Stored items:
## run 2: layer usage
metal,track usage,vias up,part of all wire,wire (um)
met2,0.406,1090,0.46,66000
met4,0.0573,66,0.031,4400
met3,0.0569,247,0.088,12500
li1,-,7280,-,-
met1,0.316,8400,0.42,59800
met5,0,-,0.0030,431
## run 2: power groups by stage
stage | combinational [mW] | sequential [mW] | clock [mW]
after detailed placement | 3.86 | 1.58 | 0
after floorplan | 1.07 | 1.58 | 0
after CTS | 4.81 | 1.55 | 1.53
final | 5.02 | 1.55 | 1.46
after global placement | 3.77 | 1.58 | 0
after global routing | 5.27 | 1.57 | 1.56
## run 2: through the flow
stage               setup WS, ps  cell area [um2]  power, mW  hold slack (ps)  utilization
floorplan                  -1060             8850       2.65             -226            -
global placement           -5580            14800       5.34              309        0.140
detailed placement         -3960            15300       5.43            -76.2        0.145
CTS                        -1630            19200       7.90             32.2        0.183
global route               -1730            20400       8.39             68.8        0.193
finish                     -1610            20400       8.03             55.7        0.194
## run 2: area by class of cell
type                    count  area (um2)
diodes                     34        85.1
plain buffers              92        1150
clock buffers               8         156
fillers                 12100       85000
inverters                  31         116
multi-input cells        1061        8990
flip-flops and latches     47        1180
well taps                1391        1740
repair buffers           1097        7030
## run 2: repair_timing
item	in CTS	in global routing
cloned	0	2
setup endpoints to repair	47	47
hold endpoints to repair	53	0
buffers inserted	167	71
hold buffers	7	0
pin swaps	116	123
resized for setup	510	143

---

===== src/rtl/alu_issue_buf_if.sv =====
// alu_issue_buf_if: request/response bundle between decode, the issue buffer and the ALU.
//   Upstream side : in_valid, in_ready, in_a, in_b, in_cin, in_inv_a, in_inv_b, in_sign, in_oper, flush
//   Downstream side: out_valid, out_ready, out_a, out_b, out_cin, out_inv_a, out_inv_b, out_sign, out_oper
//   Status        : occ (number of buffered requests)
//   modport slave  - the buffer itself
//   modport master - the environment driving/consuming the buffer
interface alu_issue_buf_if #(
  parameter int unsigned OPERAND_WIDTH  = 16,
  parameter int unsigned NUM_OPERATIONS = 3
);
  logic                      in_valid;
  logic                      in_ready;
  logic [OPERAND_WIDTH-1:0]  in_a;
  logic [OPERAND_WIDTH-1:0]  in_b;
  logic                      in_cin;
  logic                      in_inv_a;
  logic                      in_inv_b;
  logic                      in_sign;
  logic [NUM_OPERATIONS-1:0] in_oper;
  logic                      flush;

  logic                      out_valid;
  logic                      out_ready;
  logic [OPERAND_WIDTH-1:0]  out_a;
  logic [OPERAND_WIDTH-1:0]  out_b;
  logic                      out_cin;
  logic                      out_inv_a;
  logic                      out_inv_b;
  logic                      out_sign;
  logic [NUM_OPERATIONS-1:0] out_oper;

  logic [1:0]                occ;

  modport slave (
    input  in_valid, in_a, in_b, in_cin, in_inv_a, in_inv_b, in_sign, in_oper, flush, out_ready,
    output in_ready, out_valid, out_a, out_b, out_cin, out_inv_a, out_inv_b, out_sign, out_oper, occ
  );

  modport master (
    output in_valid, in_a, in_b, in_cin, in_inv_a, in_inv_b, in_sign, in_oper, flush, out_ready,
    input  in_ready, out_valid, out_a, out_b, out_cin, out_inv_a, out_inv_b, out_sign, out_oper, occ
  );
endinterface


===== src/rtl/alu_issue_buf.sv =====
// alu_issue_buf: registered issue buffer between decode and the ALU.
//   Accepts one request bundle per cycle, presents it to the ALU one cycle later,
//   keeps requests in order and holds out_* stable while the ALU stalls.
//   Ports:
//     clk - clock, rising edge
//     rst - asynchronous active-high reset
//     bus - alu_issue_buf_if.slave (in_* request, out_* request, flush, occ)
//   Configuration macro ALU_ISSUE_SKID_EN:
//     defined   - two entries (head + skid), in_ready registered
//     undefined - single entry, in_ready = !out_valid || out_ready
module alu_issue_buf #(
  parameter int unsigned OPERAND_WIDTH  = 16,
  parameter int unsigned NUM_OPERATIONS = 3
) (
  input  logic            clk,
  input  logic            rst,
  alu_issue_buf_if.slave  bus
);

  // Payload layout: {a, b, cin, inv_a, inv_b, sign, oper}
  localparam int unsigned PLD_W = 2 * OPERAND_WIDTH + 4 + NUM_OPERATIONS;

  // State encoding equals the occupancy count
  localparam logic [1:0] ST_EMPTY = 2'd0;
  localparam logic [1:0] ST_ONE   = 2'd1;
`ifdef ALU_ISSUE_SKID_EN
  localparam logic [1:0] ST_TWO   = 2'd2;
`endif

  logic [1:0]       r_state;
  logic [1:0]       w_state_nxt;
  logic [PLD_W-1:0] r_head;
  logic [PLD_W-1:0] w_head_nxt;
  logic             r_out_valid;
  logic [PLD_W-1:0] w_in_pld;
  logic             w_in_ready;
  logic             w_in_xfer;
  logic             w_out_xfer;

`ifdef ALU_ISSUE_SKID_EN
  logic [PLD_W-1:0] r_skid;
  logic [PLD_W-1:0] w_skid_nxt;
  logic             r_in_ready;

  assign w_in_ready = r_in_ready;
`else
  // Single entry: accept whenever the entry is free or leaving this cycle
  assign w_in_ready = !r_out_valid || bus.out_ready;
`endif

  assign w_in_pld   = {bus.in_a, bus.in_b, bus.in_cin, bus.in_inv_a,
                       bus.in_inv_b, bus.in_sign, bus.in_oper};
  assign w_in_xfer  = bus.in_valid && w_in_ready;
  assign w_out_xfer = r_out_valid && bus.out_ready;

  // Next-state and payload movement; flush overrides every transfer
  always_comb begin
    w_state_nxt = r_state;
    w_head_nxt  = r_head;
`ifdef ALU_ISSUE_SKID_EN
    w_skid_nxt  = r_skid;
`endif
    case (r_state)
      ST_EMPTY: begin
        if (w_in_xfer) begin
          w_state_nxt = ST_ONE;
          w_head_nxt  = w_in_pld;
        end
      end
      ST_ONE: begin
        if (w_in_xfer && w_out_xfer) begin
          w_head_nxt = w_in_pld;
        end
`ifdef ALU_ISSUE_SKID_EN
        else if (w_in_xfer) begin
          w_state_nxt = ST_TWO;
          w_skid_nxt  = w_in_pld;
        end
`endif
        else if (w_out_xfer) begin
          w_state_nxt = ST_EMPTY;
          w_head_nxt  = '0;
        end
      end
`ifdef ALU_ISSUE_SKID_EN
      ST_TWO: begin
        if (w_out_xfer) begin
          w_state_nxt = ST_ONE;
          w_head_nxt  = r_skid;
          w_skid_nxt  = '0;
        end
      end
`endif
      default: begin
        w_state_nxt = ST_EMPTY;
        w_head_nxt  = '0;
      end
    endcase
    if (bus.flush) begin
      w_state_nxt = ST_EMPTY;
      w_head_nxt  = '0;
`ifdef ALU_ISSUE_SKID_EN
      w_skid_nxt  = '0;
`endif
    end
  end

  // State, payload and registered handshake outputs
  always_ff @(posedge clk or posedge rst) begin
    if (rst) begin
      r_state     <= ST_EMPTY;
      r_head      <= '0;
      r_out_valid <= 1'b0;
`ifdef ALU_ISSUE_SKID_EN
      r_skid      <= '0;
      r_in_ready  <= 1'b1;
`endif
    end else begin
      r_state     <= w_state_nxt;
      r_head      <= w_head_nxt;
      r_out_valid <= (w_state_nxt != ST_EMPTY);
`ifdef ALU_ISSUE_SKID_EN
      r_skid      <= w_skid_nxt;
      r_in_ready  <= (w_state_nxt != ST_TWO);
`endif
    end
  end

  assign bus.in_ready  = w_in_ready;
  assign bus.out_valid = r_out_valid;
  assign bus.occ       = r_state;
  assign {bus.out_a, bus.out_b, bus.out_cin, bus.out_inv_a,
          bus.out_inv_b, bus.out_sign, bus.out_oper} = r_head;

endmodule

Work order »
Each line of the records with the word "usage" in it is to be copied.

Answer to the problem »
## run 2: layer usage
metal,track usage,vias up,part of all wire,wire (um)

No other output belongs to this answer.